The biggest threat of derailment comes from an American public facing 17 percent true unemployment and a collapsing economy who are being told we need to spend an extra $30 billion to fight less than 100 al-Qaeda guys in the mountains of Afghanistan, even after the National Security Adviser admitted that they are not a security threat to the US.
That’s the analogy to Vietnam Obama didn’t mention last night: U.S. soldiers went on strike, with the support of U.S. citizens. They fragged their officers and refused to fight in an imperialist war, in the context of a large and growing antiwar movement. The U.S. public has clearly withdrawn its support for this war, even before they were hit by and made to pay for the crises of capitalism.

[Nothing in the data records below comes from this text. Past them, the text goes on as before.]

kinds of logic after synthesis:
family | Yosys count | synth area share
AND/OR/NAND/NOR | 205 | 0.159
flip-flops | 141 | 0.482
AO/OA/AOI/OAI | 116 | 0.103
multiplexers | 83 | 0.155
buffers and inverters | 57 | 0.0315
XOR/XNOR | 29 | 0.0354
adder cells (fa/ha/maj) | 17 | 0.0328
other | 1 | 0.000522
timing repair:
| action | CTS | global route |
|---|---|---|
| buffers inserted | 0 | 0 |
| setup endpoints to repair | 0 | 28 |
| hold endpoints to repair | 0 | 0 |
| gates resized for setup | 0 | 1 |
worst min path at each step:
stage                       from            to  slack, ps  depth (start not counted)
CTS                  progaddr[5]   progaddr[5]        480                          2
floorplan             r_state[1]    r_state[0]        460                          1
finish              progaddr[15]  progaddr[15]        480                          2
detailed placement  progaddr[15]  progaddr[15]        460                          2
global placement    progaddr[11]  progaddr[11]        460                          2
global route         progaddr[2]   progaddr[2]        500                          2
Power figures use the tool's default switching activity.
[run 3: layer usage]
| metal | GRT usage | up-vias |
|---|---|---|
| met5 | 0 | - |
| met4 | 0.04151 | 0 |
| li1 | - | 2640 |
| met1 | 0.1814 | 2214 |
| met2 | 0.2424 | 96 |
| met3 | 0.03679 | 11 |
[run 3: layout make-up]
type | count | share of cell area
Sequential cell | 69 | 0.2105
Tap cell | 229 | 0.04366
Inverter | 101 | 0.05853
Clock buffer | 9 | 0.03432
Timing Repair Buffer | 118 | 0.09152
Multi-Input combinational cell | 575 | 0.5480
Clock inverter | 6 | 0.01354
### config.mk
export PLATFORM = sky130hd
export DESIGN_NAME = fetch_align_ctrl
export DESIGN_NICKNAME = d
export VERILOG_FILES = /design/src/rtl/fetch_align_ctrl.sv
export SDC_FILE = /design/constraint.sdc
export NUM_CORES = 1
export LEC_CHECK = 0
export CORE_AREA = 5 5 164 181
export CTS_BUF_LIST = sky130_fd_sc_hd__clkbuf_16
export CTS_CLUSTER_DIAMETER = 100
export DETAILED_ROUTE_END_ITERATION = 8
export DIE_AREA = 0 0 169 186
export MAX_ROUTING_LAYER = met4
export PLACE_DENSITY = 0.53
export SLEW_MARGIN = 5
export SYNTH_ARGS = -nofsm -noshare
export SYNTH_HDL_FRONTEND = slang
export SYNTH_SLANG_ARGS = --single-unit
### constraint.sdc
create_clock -name clk -period 6.5 [get_ports clk]
set_input_delay 1.3 -clock clk [delete_from_list [all_inputs] [get_ports clk]]
set_output_delay 1.3 -clock clk [all_outputs]
set_load 0.03 [all_outputs]
### src/rtl/fetch_align_ctrl.sv
// fetch_align_ctrl: single-outstanding word fetch feeding a 3-halfword align queue.
// Optional feature macro C_EXT_EN enables 16-bit compressed instructions.
module fetch_align_ctrl #(
  parameter logic [31:0] RESET_PC = 32'h0000_0000
) (
  input  logic        clk,
  input  logic        reset,
  input  logic        redirect_i,
  input  logic [31:0] redirect_pc_i,
  output logic        imem_req_o,
  output logic [31:0] imem_addr_o,
  input  logic        imem_gnt_i,
  input  logic        imem_rvalid_i,
  input  logic [31:0] imem_rdata_i,
  output logic        inst_valid_o,
  output logic [31:0] inst_o,
  output logic [31:0] inst_pc_o,
  output logic        inst_is_c_o,
  input  logic        inst_ready_i,
  output logic        misalign_exc_o
);
  typedef enum logic [1:0] {RUN, WAIT, DRAIN, HALT} state_t;

  state_t           state, state_nx;
  logic [2:0][15:0] q, q_nx;
  logic [1:0]       count, cnt_nx;
  logic [31:0]      pc_q, fa;
  logic             skip, halt_pend, halt_nx, exc_q;
  logic             head_c, redir_bad, req_raw, valid_raw, deliver, push, grant;

`ifdef C_EXT_EN
  assign head_c    = (q[0][1:0] != 2'b11);
  assign redir_bad = 1'b0;
`else
  assign head_c    = 1'b0;
  assign redir_bad = redirect_pc_i[1];
`endif

  assign req_raw   = (state == RUN) && (count <= 2'd1) && !redirect_i;
  assign valid_raw = !redirect_i && (state != HALT) &&
                     ((count >= 2'd2) || ((count != 2'd0) && head_c));
  assign grant     = req_raw && imem_gnt_i;
  assign deliver   = valid_raw && inst_ready_i;
  assign push      = (state == WAIT) && imem_rvalid_i && !redirect_i;

  assign imem_req_o     = !reset && req_raw;
  assign imem_addr_o    = reset ? 32'h0 : fa;
  assign inst_valid_o   = !reset && valid_raw;
  assign inst_o         = reset ? 32'h0 : (head_c ? {16'h0, q[0]} : {q[1], q[0]});
  assign inst_pc_o      = reset ? 32'h0 : pc_q;
  assign inst_is_c_o    = !reset && head_c;
  assign misalign_exc_o = !reset && exc_q;

  // Pop first, then append the response halves behind whatever remains.
  always_comb begin
    q_nx   = q;
    cnt_nx = count;
    if (deliver) begin
      if (head_c) begin
        q_nx[0] = q[1];
        q_nx[1] = q[2];
        cnt_nx  = count - 2'd1;
      end else begin
        q_nx[0] = q[2];
        cnt_nx  = count - 2'd2;
      end
    end
    if (push) begin
      if (skip) begin
        case (cnt_nx)
          2'd0:    q_nx[0] = imem_rdata_i[31:16];
          2'd1:    q_nx[1] = imem_rdata_i[31:16];
          default: q_nx[2] = imem_rdata_i[31:16];
        endcase
        cnt_nx = cnt_nx + 2'd1;
      end else begin
        if (cnt_nx == 2'd0) begin
          q_nx[0] = imem_rdata_i[15:0];
          q_nx[1] = imem_rdata_i[31:16];
        end else begin
          q_nx[1] = imem_rdata_i[15:0];
          q_nx[2] = imem_rdata_i[31:16];
        end
        cnt_nx = cnt_nx + 2'd2;
      end
    end
  end

  always_comb begin
    state_nx = state;
    halt_nx  = halt_pend;
    case (state)
      RUN:     if (grant) state_nx = WAIT;
      WAIT:    if (imem_rvalid_i) state_nx = RUN;
      DRAIN:   if (imem_rvalid_i) state_nx = halt_pend ? HALT : RUN;
      default: state_nx = HALT;
    endcase
    if (redirect_i) begin
      halt_nx = redir_bad;
      // A response arriving this very cycle is the outstanding one; nothing left to drain.
      if ((state == WAIT || state == DRAIN) && !imem_rvalid_i) state_nx = DRAIN;
      else state_nx = redir_bad ? HALT : RUN;
    end
  end

  always_ff @(posedge clk) begin
    if (reset) begin
      state     <= RUN;
      q         <= '0;
      count     <= 2'd0;
      pc_q      <= RESET_PC & ~32'h1;
      fa        <= RESET_PC & ~32'h3;
      skip      <= RESET_PC[1];
      halt_pend <= 1'b0;
      exc_q     <= 1'b0;
    end else begin
      state     <= state_nx;
      halt_pend <= halt_nx;
      exc_q     <= redirect_i && redir_bad;
      if (redirect_i) begin
        count <= 2'd0;
        pc_q  <= redirect_pc_i & ~32'h1;
        fa    <= redirect_pc_i & ~32'h3;
        skip  <= redirect_pc_i[1];
      end else begin
        q     <= q_nx;
        count <= cnt_nx;
        if (deliver) pc_q <= pc_q + (head_c ? 32'd2 : 32'd4);
        if (grant) fa <= fa + 32'd4;
        if (push && skip) skip <= 1'b0;
      end
    end
  end
endmodule
<file path="src/rtl/reorder_buffer_pkg.sv">
// Shared types for the reorder buffer: allocation payload, retire payload and sizing constants.
package reorder_buffer_pkg;

   localparam int unsigned ROB_DEPTH = 16;
   localparam int unsigned ROB_IDX_W = 4;
   localparam int unsigned PREG_W    = 7;
   localparam int unsigned PC_W      = 32;
   localparam int unsigned ROB_TAG_W = 5;

   typedef struct packed {
      logic                 valid;
      logic                 complete;
      logic [ROB_TAG_W-1:0] rob_index;
      logic [PREG_W-1:0]    pd_new;
      logic [PREG_W-1:0]    pd_old;
      logic [PC_W-1:0]      pc;
   } rob_data;

   typedef struct packed {
      logic [PREG_W-1:0]    pd_old;
      logic [PREG_W-1:0]    pd_new;
      logic [PC_W-1:0]      pc;
      logic [ROB_IDX_W-1:0] rob_index;
   } rob_retire_data;

endpackage

</file>
<file path="src/rtl/reorder_buffer.sv">
// Circular reorder buffer: in-order allocate, out-of-order completion, in-order retire,
// and branch-flush squash of every entry younger than the mispredicted branch.
module reorder_buffer
   import reorder_buffer_pkg::*;
#(
   parameter int unsigned DEPTH  = ROB_DEPTH,
   parameter int unsigned NUM_WB = 3
) (
   input  logic                                     clk,
   input  logic                                     rst_n,
   input  logic                                     alloc_valid,
   input  rob_data                                  alloc_data,
   output logic                                     alloc_ready,
   output logic [$clog2(DEPTH)-1:0]                 alloc_index,
   input  logic [NUM_WB-1:0]                        wb_valid,
   input  logic [NUM_WB-1:0][$clog2(DEPTH)-1:0]     wb_index,
   input  logic                                     flush_valid,
   input  logic [$clog2(DEPTH)-1:0]                 flush_index,
   output logic                                     retire_valid,
   output logic [PREG_W-1:0]                        retire_pd_old,
   output logic [PREG_W-1:0]                        retire_pd_new,
   output logic [PC_W-1:0]                          retire_pc,
   output logic [$clog2(DEPTH)-1:0]                 retire_index,
   output logic                                     full,
   output logic                                     empty,
   output logic [$clog2(DEPTH):0]                   count
);

   localparam int unsigned IDX_W = $clog2(DEPTH);
   localparam int unsigned CNT_W = IDX_W + 1;

   rob_data          entries [DEPTH];
   logic [IDX_W-1:0] head;
   logic [IDX_W-1:0] tail;
   logic [CNT_W-1:0] count_q;
   logic [CNT_W-1:0] count_d;
   logic [IDX_W-1:0] flush_dist;
   logic [DEPTH-1:0] squash;
   logic [DEPTH-1:0] wb_hit;
   logic             alloc_fire;
   logic             retire_fire;
   rob_retire_data   retire_q;
   logic             unused_alloc_fields;

   // True when idx lies strictly between fi and tl, walking forward mod DEPTH.
   function automatic logic in_flush_range(input logic [IDX_W-1:0] idx,
                                           input logic [IDX_W-1:0] fi,
                                           input logic [IDX_W-1:0] tl);
      logic [IDX_W-1:0] d_idx;
      logic [IDX_W-1:0] d_tail;
      d_idx  = idx - fi - IDX_W'(1);
      d_tail = tl - fi - IDX_W'(1);
      return d_idx < d_tail;
   endfunction

   assign unused_alloc_fields = ^{alloc_data.valid, alloc_data.complete, alloc_data.rob_index};

   assign full        = (count_q == CNT_W'(DEPTH));
   assign empty       = (count_q == '0);
   assign count       = count_q;
   assign alloc_ready = !full && !flush_valid;
   assign alloc_index = tail;
   assign alloc_fire  = alloc_valid && alloc_ready;
   assign retire_fire = entries[head].valid && entries[head].complete;
   assign flush_dist  = flush_index - head;

   // Squash mask and OR-merged writeback hits across all ports.
   always_comb begin
      squash = '0;
      wb_hit = '0;
      for (int unsigned e = 0; e < DEPTH; e++) begin
         squash[e] = flush_valid && in_flush_range(IDX_W'(e), flush_index, tail);
      end
      for (int unsigned w = 0; w < NUM_WB; w++) begin
         if (wb_valid[w]) wb_hit[wb_index[w]] = 1'b1;
      end
   end

   always_comb begin
      count_d = count_q;
      if (flush_valid) begin
         count_d = CNT_W'(flush_dist) + CNT_W'(1) - CNT_W'(retire_fire);
      end else begin
         count_d = count_q + CNT_W'(alloc_fire) - CNT_W'(retire_fire);
      end
   end

   always_ff @(posedge clk or negedge rst_n) begin
      if (!rst_n) begin
         head         <= '0;
         tail         <= '0;
         count_q      <= '0;
         retire_valid <= 1'b0;
         retire_q     <= '0;
         for (int unsigned e = 0; e < DEPTH; e++) begin
            entries[e] <= '0;
         end
      end else begin
         // Squash outranks writeback so a same-cycle completion to a squashed entry is lost.
         for (int unsigned e = 0; e < DEPTH; e++) begin
            if (squash[e]) begin
               entries[e].valid    <= 1'b0;
               entries[e].complete <= 1'b0;
            end else if (wb_hit[e] && entries[e].valid) begin
               entries[e].complete <= 1'b1;
            end
         end
         if (retire_fire) begin
            entries[head].valid    <= 1'b0;
            entries[head].complete <= 1'b0;
            head                   <= head + IDX_W'(1);
            retire_q.pd_old        <= entries[head].pd_old;
            retire_q.pd_new        <= entries[head].pd_new;
            retire_q.pc            <= entries[head].pc;
            retire_q.rob_index     <= ROB_IDX_W'(entries[head].rob_index);
         end
         if (alloc_fire) begin
            entries[tail].valid     <= 1'b1;
            entries[tail].complete  <= 1'b0;
            entries[tail].rob_index <= ROB_TAG_W'(tail);
            entries[tail].pd_new    <= alloc_data.pd_new;
            entries[tail].pd_old    <= alloc_data.pd_old;
            entries[tail].pc        <= alloc_data.pc;
            tail                    <= tail + IDX_W'(1);
         end
         if (flush_valid) tail <= flush_index + IDX_W'(1);
         retire_valid <= retire_fire;
         count_q      <= count_d;
      end
   end

   assign retire_pd_old = retire_q.pd_old;
   assign retire_pd_new = retire_q.pd_new;
   assign retire_pc     = retire_q.pc;
   assign retire_index  = IDX_W'(retire_q.rob_index);

   // A flush must name a live entry; anything else is a dispatch protocol error.
   flush_target_valid: assert property (@(posedge clk) disable iff (!rst_n)
                                        flush_valid |-> entries[flush_index].valid);

endmodule

</file>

Andrew Sullivan also has a sane reaction to Obama’s plan. Here are some excerpts:
This war is already eight years’ old and will soon have lasted longer than Vietnam. Its rationale today is very different than what it was in 2001 – 2002. Al Qaeda is based in Pakistan, not Afghanistan. The US, thanks to Bush and the recession, is bankrupt and facing a long and brutal period of high unemployment and soon huge cuts in entitlements or big tax hikes.
Our enemy already knows that the US cannot sustain neo-imperial control of a vast inhospitable country on the other side of the planet for more than a decade. And if the US were to do so, it would be becoming the imperial power the neocons and the Islamists truly want. What Obama was saying last night is that he is determined to return America to normal, to unplug this vast attempt at global control in Muslim countries that Bush and Cheney unleashed. He is trying to unwind the empire, not expand it.
How best to unwind the empire? By giving McChrystal what he wants and giving him a couple of years to deliver tangible results. If McChrystal delivers, fantastic. . .If McChrystal does his best and we still get nowhere, Obama will have demonstrated – not argued, demonstrated – that withdrawal is the least worst option.